WORK TO BE COMPLETED:
Please set down the line that contains "cell area [%] |" and every line below it through the last, exactly as written, with no other lines.

DATA FOR REVIEW:
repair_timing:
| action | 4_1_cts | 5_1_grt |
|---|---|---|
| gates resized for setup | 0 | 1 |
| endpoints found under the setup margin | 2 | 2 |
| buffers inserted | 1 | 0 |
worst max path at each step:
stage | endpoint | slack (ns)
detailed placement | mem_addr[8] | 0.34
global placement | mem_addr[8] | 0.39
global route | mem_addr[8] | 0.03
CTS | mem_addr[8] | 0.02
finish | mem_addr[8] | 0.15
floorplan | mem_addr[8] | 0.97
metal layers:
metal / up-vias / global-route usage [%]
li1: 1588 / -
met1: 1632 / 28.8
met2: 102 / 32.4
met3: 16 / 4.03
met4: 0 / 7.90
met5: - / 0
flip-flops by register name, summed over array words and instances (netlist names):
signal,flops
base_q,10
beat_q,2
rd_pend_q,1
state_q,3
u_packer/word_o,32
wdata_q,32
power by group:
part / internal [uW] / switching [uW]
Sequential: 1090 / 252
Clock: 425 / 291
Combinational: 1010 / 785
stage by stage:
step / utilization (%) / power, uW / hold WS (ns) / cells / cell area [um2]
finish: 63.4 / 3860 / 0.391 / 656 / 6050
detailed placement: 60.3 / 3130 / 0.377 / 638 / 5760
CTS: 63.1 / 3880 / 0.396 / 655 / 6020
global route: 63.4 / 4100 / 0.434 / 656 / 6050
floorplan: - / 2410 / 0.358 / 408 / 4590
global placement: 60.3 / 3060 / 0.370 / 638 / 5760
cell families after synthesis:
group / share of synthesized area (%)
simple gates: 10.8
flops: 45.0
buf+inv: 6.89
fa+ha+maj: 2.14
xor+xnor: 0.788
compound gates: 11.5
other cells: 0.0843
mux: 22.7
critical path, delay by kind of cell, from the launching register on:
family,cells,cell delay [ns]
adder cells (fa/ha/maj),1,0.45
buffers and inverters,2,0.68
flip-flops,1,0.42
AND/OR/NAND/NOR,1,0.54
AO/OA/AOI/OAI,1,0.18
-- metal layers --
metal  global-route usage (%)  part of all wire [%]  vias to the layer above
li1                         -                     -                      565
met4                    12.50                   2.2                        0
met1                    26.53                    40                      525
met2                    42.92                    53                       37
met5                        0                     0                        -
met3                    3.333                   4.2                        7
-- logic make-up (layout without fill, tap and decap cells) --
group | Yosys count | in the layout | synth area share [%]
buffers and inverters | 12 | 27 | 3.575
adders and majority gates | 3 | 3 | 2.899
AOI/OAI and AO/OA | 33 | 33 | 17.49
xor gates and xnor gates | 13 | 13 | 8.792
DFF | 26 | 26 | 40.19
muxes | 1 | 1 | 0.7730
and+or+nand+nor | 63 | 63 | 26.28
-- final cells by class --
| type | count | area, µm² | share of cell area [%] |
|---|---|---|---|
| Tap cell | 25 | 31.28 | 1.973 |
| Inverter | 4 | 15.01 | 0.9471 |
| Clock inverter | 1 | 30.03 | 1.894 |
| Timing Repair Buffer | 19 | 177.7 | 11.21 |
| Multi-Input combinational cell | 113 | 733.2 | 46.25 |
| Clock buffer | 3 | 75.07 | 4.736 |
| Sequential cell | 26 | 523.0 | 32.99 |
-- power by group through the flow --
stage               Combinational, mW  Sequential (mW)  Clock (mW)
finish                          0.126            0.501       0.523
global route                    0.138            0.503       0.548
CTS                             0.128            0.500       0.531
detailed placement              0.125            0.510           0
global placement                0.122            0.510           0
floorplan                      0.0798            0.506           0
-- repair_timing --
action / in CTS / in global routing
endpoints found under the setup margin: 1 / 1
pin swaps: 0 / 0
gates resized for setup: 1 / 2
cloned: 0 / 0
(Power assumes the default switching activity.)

RESPONSE TO THE TASK:
| type | count | area, µm² | share of cell area [%] |
|---|---|---|---|
| Tap cell | 25 | 31.28 | 1.973 |
| Inverter | 4 | 15.01 | 0.9471 |
| Clock inverter | 1 | 30.03 | 1.894 |
| Timing Repair Buffer | 19 | 177.7 | 11.21 |
| Multi-Input combinational cell | 113 | 733.2 | 46.25 |
| Clock buffer | 3 | 75.07 | 4.736 |
| Sequential cell | 26 | 523.0 | 32.99 |
-- power by group through the flow --
stage               Combinational, mW  Sequential (mW)  Clock (mW)
finish                          0.126            0.501       0.523
global route                    0.138            0.503       0.548
CTS                             0.128            0.500       0.531
detailed placement              0.125            0.510           0
global placement                0.122            0.510           0
floorplan                      0.0798            0.506           0
-- repair_timing --
action / in CTS / in global routing
endpoints found under the setup margin: 1 / 1
pin swaps: 0 / 0
gates resized for setup: 1 / 2
cloned: 0 / 0
(Power assumes the default switching activity.)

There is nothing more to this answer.